NYTIMES.com - A Long Island woman has been charged with hitting her daughter’s soccer coach with a folding chair because he gave her bad directions to a game, the police said yesterday. The woman, Alicia Vigil, 33, of East Rockaway, was arrested at her home on Monday and charged with reckless endangerment, the Nassau County police said. She is charged with swinging a folding chair and hitting the coach in the face, the detective said.

I don’t need to be a detective to figure out what happened here.  Clearly the daughter sucks at soccer and the coach intentionally gave her bad directions to drop the dead weight.  I know I’d do the same thing if I was in his shoes.  After all you play to win the game and some parents just refuse to accept the fact that their kids suck.  So the coach was left with no choice but to take matters into his own hand.  But whenever you pull a stunt like this you risk the consequences.   And in this case that meant if the mother could find her way to the field than the coach was probably going to take a folding chair to the face.    All in all it’s a fair trade.    You live by the sword you die by the sword. 

This is one of those "Question for the Ages" -- which Red Sox jerseys produce the sluttiest chicks? Not necessarily the hottest, but when you spot a girl wearing a Sox jersey - what name on the back screams "I'll hook up with anybody."

Here's my updated rankings based on what I've seen the past few weeks:

1. Papelbon - these broads are crazy, just like him.

2. Ortiz - the cutest chicks wear Ortiz jerseys, not as slutty, but still come through in the clutch. Clutch = 2 a.m. on a Saturday.

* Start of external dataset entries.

**config.mk**
```make
export PLATFORM = sky130hd
export DESIGN_NAME = uart_hex_printer
export DESIGN_NICKNAME = d
export VERILOG_FILES = /design/src/rtl/uart_hex_printer.sv
export SDC_FILE = /design/constraint.sdc
export NUM_CORES = 1
export LEC_CHECK = 0
export BUFFER_PORTS_ARGS = -buffer_cell sky130_fd_sc_hd__buf_2
export CAP_MARGIN = 30
export CORE_MARGIN = 2
export CORE_UTILIZATION = 30
export DETAILED_ROUTE_END_ITERATION = 8
export GPL_TIMING_DRIVEN = 0
export PLACE_DENSITY = 0.57
export SETUP_SLACK_MARGIN = 0.5
export SLEW_MARGIN = 25
export SYNTH_ARGS = -nofsm -noshare
export SYNTH_HDL_FRONTEND = slang
export SYNTH_SLANG_ARGS = --single-unit
```
**constraint.sdc**
```tcl
create_clock -name clk -period 2.1 [get_ports clk]
set_input_delay 0.105 -clock clk [delete_from_list [all_inputs] [get_ports clk]]
set_output_delay 0.105 -clock clk [all_outputs]
set_load 0.005 [all_outputs]
```
**src/rtl/uart_hex_printer.sv**
```systemverilog
// Prints a value as NIBBLES uppercase hex ASCII characters over a valid/ready byte stream.
// Define UART_HEX_PRINTER_CRLF_EN to append CR LF after the digits.
module uart_hex_printer #(
  parameter int NIBBLES = 8
) (
  input  logic        clk,
  input  logic        rst_n,
  input  logic [31:0] value_i,
  input  logic        printf_i,
  input  logic        tx_data_ready_i,
  output logic [7:0]  tx_data_o,
  output logic        tx_data_valid_o,
  output logic        busy_o,
  output logic        done_o
);

  localparam int ALIGN = 32 - 4 * NIBBLES;
`ifdef UART_HEX_PRINTER_CRLF_EN
  localparam logic [3:0] LAST = 4'(NIBBLES + 1);
`else
  localparam logic [3:0] LAST = 4'(NIBBLES - 1);
`endif

  typedef enum logic [1:0] {IDLE, SEND, GAP} state_t;

  state_t      state;
  logic [31:0] shift_reg;
  logic [3:0]  cnt;
  logic [31:0] value_aligned;
  logic [7:0]  cur_char;

  function automatic logic [7:0] hex_char(input logic [3:0] n);
    return (n < 4'd10) ? (8'h30 + {4'h0, n}) : (8'h37 + {4'h0, n});
  endfunction

  // The active digit always sits in the top nibble, whatever NIBBLES is.
  assign value_aligned = value_i << ALIGN;

  always_comb begin
    cur_char = hex_char(shift_reg[31:28]);
    if (cnt == 4'(NIBBLES))
      cur_char = 8'h0D;
    else if (cnt > 4'(NIBBLES))
      cur_char = 8'h0A;
  end

  always_ff @(posedge clk or negedge rst_n) begin
    if (!rst_n) begin
      state           <= IDLE;
      shift_reg       <= '0;
      cnt             <= '0;
      tx_data_o       <= '0;
      tx_data_valid_o <= 1'b0;
      busy_o          <= 1'b0;
      done_o          <= 1'b0;
    end else begin
      done_o <= 1'b0;
      case (state)
        IDLE: begin
          if (printf_i) begin
            shift_reg       <= value_aligned;
            cnt             <= '0;
            tx_data_o       <= hex_char(value_aligned[31:28]);
            tx_data_valid_o <= 1'b1;
            busy_o          <= 1'b1;
            state           <= SEND;
          end
        end
        SEND: begin
          if (tx_data_ready_i) begin
            tx_data_valid_o <= 1'b0;
            if (cnt == LAST) begin
              busy_o <= 1'b0;
              done_o <= 1'b1;
              state  <= IDLE;
            end else begin
              cnt       <= cnt + 4'd1;
              shift_reg <= shift_reg << 4;
              state     <= GAP;
            end
          end
        end
        GAP: begin
          // cnt and shift_reg already point at the next character here.
          tx_data_o       <= cur_char;
          tx_data_valid_o <= 1'b1;
          state           <= SEND;
        end
        default: state <= IDLE;
      endcase
    end
  end

endmodule

```
==> metrics.cfg <==
[status]
status=finished, final reports clean

[logic_synthesis]
yosysMostFrequentCell=dfrtp_1
async_reset_ff_share_pct=100
synth_common_cells=dfrtp_1 (48), nand2_1 (38), mux2i_1 (27)
synthMuxAreaShare_pct=12.5
synth-compound-area-share_pct=17.4
synth_top_family_by_area=compound AO/OA/AOI/OAI gates
synthCells=239
yosys_warnings=0
synth-seq-cells=48
netlist_area_mm2=0.00234
yosysUniqueCellTypes=28
yosys.area_share.simple_pct=11.3
ys_seq_area_share_pct=51.3
synthesis.nets=279
synth_edf_count=0
yosys-top-cells-area=dfrtp_1 (51%), mux2i_1 (12%), nand2_1 (6.1%)
synth_top_cell_by_area=dfrtp_1
synth_top_area_share_pct=51.3
synthAdderAreaFrac_pct=2.14
ys.flop_type=dfrtp_1
synth-xor-area-share_pct=0.749
avgSynthCellArea_um2=9.79

[timing]
finalHoldViolCount=0
fmax_mhz=577
relSlewSlack_pct=58.3
layout_setup_ws_ns=0.368
period_minus_slack_ns=1.73
finalCritPeriodShare_pct=82.5
rsz0062_at_grt=true
worst_slew_pin_slew_ns=0.625
setup_viol=0
clock_skew_ns=0.0147
fin_tns_setup_ns=0
drv_slew=0

[route]
drt_iter0_drc=111
vias=1910
drc=0
via_per_inst=4.69
first_pass_iters=4
routedWlPerCell_um=13.7
ant_nets=0
routed_wl_um=5560

[global_route]
grt_pass1_wl_um=9210
antenna_found_initial=0
grt_pass1_vias=1970
grt.met2_usage_pct=22.8
top_usage_layer=met2
grt_util_met1_pct=17.5
grt-ovfl-total=0
grt_use_total_pct=13.8
grt_util_met3_pct=3.74
grt_max_degree=49

[clocking]
cts_tree=built
cts_max_level=2
path_clk_slew_ns=0.10
cts_root_buf=clkbuf_8
cts_buffer_depth=2
cts_sinks=48
worstSkewPairLatency_ns=0.31
cts_made_buffers=5

[die]
die_area_mm2=0.00852
rows=32
core_area_mm2=0.00765
start_util_pct=30.6
die_w_um=92.3
die_h_um=92.3
io_pins=47

[worst_setup_path]
path_cells=ha_2 -> and3b_1 -> a211o_1 -> buf_6 -> or3_1 -> a21oi_2
slowest_delay_ns=0.39
cp-end-kind=flop
criticalPathCategory=flop to flop
worstPathArrival_ns=1.98
reg2reg_slack_ns=0.37
critPathTopFamily=simple AND/OR/NAND/NOR gates
crit_path_start_kind=flop
critPathBufInv=1
cp_slowest_cell=dfrtp_1
cp.required_ns=2.35
critPathMaxFanout=6

[pwr]
p_sw_mw=1.56
p_leak_nw=1.44
clock_power_share_pct=17.2
power_frac_comb_pct=44.1
p_sw_share_pct=37.0
ir_drop_mv=0.451
seqPwrFrac_pct=38.7
power.density_mw_per_mm2=1380
internal_power_mw=2.65

[place]
placed_cell_area_mm2=0.00271
hpwl_um=3860
gp_congestion=0.761
place_ws_ns=0.241
io_buffers=45
place_inst=386

[layout]
drive_gt1_share_pct=29.5
syn2layout_area_growth_pct=30.0
largest_reg_flops=32
nets=344
fin_cells=407
fill_cells=765
fin_area_mm2=0.00304
diodes=0

[flow_run]
max_cap_violations=0

[min_path]
hp-class=input pin to flop

==> power by group through the flow <==
| stage | Combinational (mW) | Sequential, mW | Clock, mW |
|---|---|---|---|
| 2_1_floorplan | 1.17 | 1.57 | 0 |
| 3_3_place_gp | 1.55 | 1.62 | 0 |
| 3_5_place_dp | 1.58 | 1.64 | 0 |
| 4_1_cts | 1.82 | 1.62 | 0.739 |
| 5_1_grt | 2.07 | 1.68 | 0.774 |
| 6_report | 1.86 | 1.63 | 0.722 |
==> final timing paths <==
check,startpoint,endpoint,cells past startpoint
worst max-delay path,cnt[0]$_DFFE_PN0P_,cnt[3]$_DFFE_PN0P_,6
worst min-delay path,value_i[1],shift_reg[1]$_DFFE_PN0P_,2
worst max register to register,cnt[0]$_DFFE_PN0P_,cnt[3]$_DFFE_PN0P_,6
worst min register to register,tx_data_valid_o$_DFFE_PN0P_,tx_data_valid_o$_DFFE_PN0P_,2
max in group asynchronous,rst_n,shift_reg[0]$_DFFE_PN0P_,2
min in group asynchronous,rst_n,shift_reg[20]$_DFFE_PN0P_,2
==> stage by stage <==
stage | total power, mW | util (%) | hold slack, ns
2_1_floorplan | 2.74 | - | -0.191
3_3_place_gp | 3.17 | 35.4 | 0.323
3_5_place_dp | 3.21 | 35.4 | 0.174
4_1_cts | 4.18 | 39.4 | 0.00117
5_1_grt | 4.52 | 39.8 | 0.00171
6_report | 4.21 | 39.8 | 0.00283
==> repair_timing <==
item | CTS | global route
hold endpoints to repair | 50 | 0
hold buffers | 3 | 0
setup buffers | 6 | 2
gates resized for setup | 31 | 9
pin swaps | 10 | 2
cloned | 2 | 0
setup endpoints to repair | 37 | 38
==> worst reg2reg max path, stage by stage, from the launching register on <==
cell and delay (ns):
dfrtp_1 0.39, ha_2 0.19, and3b_1 0.18, a211o_1 0.31
buf_6 0.15, or3_1 0.32, a21oi_2 0.13
==> layer usage <==
| metal | vias to the layer above | share of wire [%] |
|---|---|---|
| met3 | 7 | 4.2 |
| li1 | 962 | - |
| met4 | 0 | 1.3 |
| met1 | 911 | 47 |
| met2 | 30 | 48 |
| met5 | - | 0 |
==> cell usage in the layout (no fill, tap or decap), types with 3 or more instances in the layout <==
master	n
nor2_1	6
dfrtp_1	48
ha_1	3
buf_4	11
a22oi_1	3
mux2i_1	27
a22o_1	7
nand2_2	7
nand2b_1	3
clkbuf_4	4
dlygate4sd3_1	3
clkbuf_8	9
o21ai_0	15
nand2_1	31
nand3_1	3
o21ai_1	25
nor2b_1	4
inv_1	9
or3_1	3
buf_2	45
a21oi_1	14
==> final cells by class <==
cell class,count,area (µm²),share of cell area (%)
clock buffers,6,82.6,2.71
well taps,102,128,4.20
flip-flops and latches,48,1200,39.5
multi-input cells,168,1070,35.3
clock inverters,2,38.8,1.28
repair buffers,58,337,11.1
plain buffers,14,146,4.81
inverters,9,33.8,1.11
==> kinds of logic after synthesis <==
family | after synthesis
AND/OR/NAND/NOR | 60
multiplexers | 29
other | 1
buffers and inverters | 23
XOR/XNOR | 2
flip-flops | 48
adder cells (fa/ha/maj) | 4
AO/OA/AOI/OAI | 72
(Power assumes the default switching activity.)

3. Pedroia/Ellsbury - we're talking the younger generation here so be careful. Also if you get a handjob from a girl who's left-handed, is it considered "crafty"?

4. Beckett - "sneaky" promiscuous, especially in October.

5. Pedro/Nomar - can't let go of the past + alcohol = sloppy drunk

6. Dice K - they've got the extra muscle down there but beware the "Great Wall".

7. Ramirez - slightly older crowd here, these girls are more respectable (yawn).

8. Varitek - probably gay but you've still got a shot.

9. Schilling - like drawing blood from a stone, too conservative.

10. Lowell - divorced twice, good luck.